The reasons leading to such horrible accidents are many, of which the lack of planning and
supervision are the major ones.
Following the issuance of various practice notes to:
i. Authorized persons
ii. Registered structural engineers
iii. Registered contractors
iv. Regarding the safety measures for demolition works for the protection of the Public
v.
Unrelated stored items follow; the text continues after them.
==> config.mk <==
export PLATFORM = sky130hd
export DESIGN_NAME = instr_fetch_flat
export DESIGN_NICKNAME = d
export VERILOG_FILES = /design/src/rtl/fetch_pkg.sv /design/src/rtl/instr_fetch_if.sv /design/src/rtl/fetch_queue.sv /design/src/rtl/instr_fetch.sv /design/src/flat_wrapper.sv
export SDC_FILE = /design/constraint.sdc
export NUM_CORES = 1
export LEC_CHECK = 0
export ABC_AREA = 1
export BUFFER_PORTS_ARGS = -buffer_cell sky130_fd_sc_hd__clkbuf_2
export CAP_MARGIN = 15
export CORE_MARGIN = 3
export CORE_UTILIZATION = 54
export CTS_CLUSTER_DIAMETER = 60
export DETAILED_ROUTE_END_ITERATION = 8
export GPL_ROUTABILITY_DRIVEN = 0
export GPL_TIMING_DRIVEN = 1
export HOLD_SLACK_MARGIN = 0.1
export PLACE_DENSITY = 0.89
export RECOVER_POWER = 100
export SKIP_LAST_GASP = 1
export SYNTH_ARGS = -nofsm -noshare
export SYNTH_HDL_FRONTEND = slang
export SYNTH_SLANG_ARGS = --single-unit
==> constraint.sdc <==
create_clock -name clk -period 4.92 [get_ports clk]
set_input_delay 0.246 -clock clk [delete_from_list [all_inputs] [get_ports clk]]
set_output_delay 0.246 -clock clk [all_outputs]
set_load 0.005 [all_outputs]
==> src/rtl/fetch_pkg.sv <==
// rtl/fetch_pkg.sv - shared types and width helpers for the fetch front-end
// Purpose: default widths, the queue entry type and small width functions
// used by instr_fetch_if, fetch_queue and instr_fetch.
package fetch_pkg;

  localparam int FETCH_AW    = 32;  // default address width
  localparam int FETCH_ISIZE = 2;   // default log2 of instruction bytes

  // Instruction width in bits for a given log2 byte size.
  function automatic int iw(input int isize);
    return 8 << isize;
  endfunction

  // Width of the outstanding/drop counters: up to 2*depth in flight after
  // back-to-back flushes.
  function automatic int cnt_w(input int depth);
    return $clog2(2 * depth + 1);
  endfunction

  // One queue slot. Fields are sized for the default configuration; the
  // queue casts its port widths onto them.
  typedef struct packed {
    logic [FETCH_AW-1:0]        addr;
    logic [iw(FETCH_ISIZE)-1:0] data;
    logic                       filled;
  } fetch_entry_t;

endpackage

==> src/rtl/instr_fetch_if.sv <==
// rtl/instr_fetch_if.sv - memory request/response and decode handshake bundle
// Purpose: groups the fetch unit's memory port and decode port.
// master: fetch side (drives requests and instructions).
// slave : memory/decode side (drives ready, responses).
interface instr_fetch_if
  import fetch_pkg::*;
#(
  parameter int bits  = FETCH_AW,
  parameter int isize = FETCH_ISIZE
);
  localparam int IW = iw(isize);

  logic            mem_req_valid;
  logic            mem_req_ready;
  logic [bits-1:0] mem_req_addr;
  logic            mem_rsp_valid;
  logic [IW-1:0]   mem_rsp_data;
  logic            inst_valid;
  logic            inst_ready;
  logic [IW-1:0]   inst_data;
  logic [bits-1:0] inst_addr;

  modport master (
    output mem_req_valid, mem_req_addr,
    input  mem_req_ready,
    input  mem_rsp_valid, mem_rsp_data,
    output inst_valid, inst_data, inst_addr,
    input  inst_ready
  );

  modport slave (
    input  mem_req_valid, mem_req_addr,
    output mem_req_ready,
    output mem_rsp_valid, mem_rsp_data,
    input  inst_valid, inst_data, inst_addr,
    output inst_ready
  );

endinterface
The building department has recently prepared a draft of the Code of Practice for
Demolition of Building.
It is intended to be followed by specialist demolition contractors for the demolition of
various building works in Malaysia, aiming at minimizing the risks of injury to persons and
damage to properties, the risks of endangering the health and safety of site personnel and
damage to the environment in the vicinity.
The Code sets out the guidelines for demolition of the buildings from roof level to ground
level and the demolition of basement, underground tanks, as well as certain common civil
engineering structures, but not major civil engineering works such as underpinning,
excavation, highway bridges, dams and nuclear reactors.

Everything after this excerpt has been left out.